§ WHAT YOU HAVE TO DO:
Within the records below, reproduce without change the lines from the line that has "cap_margin: 20" through the line that has "# Layout flow: the", and only those.

### DATA SUPPLIED

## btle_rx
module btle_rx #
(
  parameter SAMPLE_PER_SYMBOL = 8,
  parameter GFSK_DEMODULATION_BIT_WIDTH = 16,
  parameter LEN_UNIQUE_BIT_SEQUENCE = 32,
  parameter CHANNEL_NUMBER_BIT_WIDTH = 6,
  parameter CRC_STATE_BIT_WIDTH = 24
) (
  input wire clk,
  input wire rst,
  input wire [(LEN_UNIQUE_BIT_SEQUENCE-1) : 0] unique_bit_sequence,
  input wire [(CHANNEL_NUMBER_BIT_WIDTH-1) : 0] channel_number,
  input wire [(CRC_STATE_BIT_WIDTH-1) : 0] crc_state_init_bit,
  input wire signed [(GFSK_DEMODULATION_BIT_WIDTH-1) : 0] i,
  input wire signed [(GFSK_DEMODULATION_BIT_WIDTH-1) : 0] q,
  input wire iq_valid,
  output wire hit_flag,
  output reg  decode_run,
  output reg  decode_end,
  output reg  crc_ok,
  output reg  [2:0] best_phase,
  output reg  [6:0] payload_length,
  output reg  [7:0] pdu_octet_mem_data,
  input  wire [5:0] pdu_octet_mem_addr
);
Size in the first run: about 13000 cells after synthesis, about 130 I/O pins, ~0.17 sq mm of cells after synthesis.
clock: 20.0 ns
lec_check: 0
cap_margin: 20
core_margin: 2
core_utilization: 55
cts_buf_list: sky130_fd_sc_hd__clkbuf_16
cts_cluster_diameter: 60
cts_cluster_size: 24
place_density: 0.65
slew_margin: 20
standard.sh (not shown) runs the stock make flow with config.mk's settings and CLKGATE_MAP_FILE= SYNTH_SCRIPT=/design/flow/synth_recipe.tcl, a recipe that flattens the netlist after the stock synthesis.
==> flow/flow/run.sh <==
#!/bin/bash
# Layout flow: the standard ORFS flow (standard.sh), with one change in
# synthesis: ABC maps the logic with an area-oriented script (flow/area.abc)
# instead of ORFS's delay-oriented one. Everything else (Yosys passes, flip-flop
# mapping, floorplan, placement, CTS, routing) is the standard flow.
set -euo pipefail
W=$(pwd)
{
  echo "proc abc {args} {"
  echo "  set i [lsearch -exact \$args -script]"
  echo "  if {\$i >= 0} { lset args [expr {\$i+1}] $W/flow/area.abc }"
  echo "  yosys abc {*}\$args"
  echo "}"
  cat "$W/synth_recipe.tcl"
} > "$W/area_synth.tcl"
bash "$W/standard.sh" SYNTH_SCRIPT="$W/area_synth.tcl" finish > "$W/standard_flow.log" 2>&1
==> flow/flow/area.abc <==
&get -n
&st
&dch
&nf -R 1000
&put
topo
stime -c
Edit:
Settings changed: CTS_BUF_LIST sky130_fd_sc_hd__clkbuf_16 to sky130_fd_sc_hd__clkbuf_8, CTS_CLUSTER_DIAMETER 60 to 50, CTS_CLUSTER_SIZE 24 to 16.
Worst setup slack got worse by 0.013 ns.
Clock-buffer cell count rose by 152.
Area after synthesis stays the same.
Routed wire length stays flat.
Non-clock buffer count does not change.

######

§ ANSWER TO THIS EXERCISE:
cap_margin: 20
core_margin: 2
core_utilization: 55
cts_buf_list: sky130_fd_sc_hd__clkbuf_16
cts_cluster_diameter: 60
cts_cluster_size: 24
place_density: 0.65
slew_margin: 20
standard.sh (not shown) runs the stock make flow with config.mk's settings and CLKGATE_MAP_FILE= SYNTH_SCRIPT=/design/flow/synth_recipe.tcl, a recipe that flattens the netlist after the stock synthesis.
==> flow/flow/run.sh <==
#!/bin/bash
# Layout flow: the standard ORFS flow (standard.sh), with one change in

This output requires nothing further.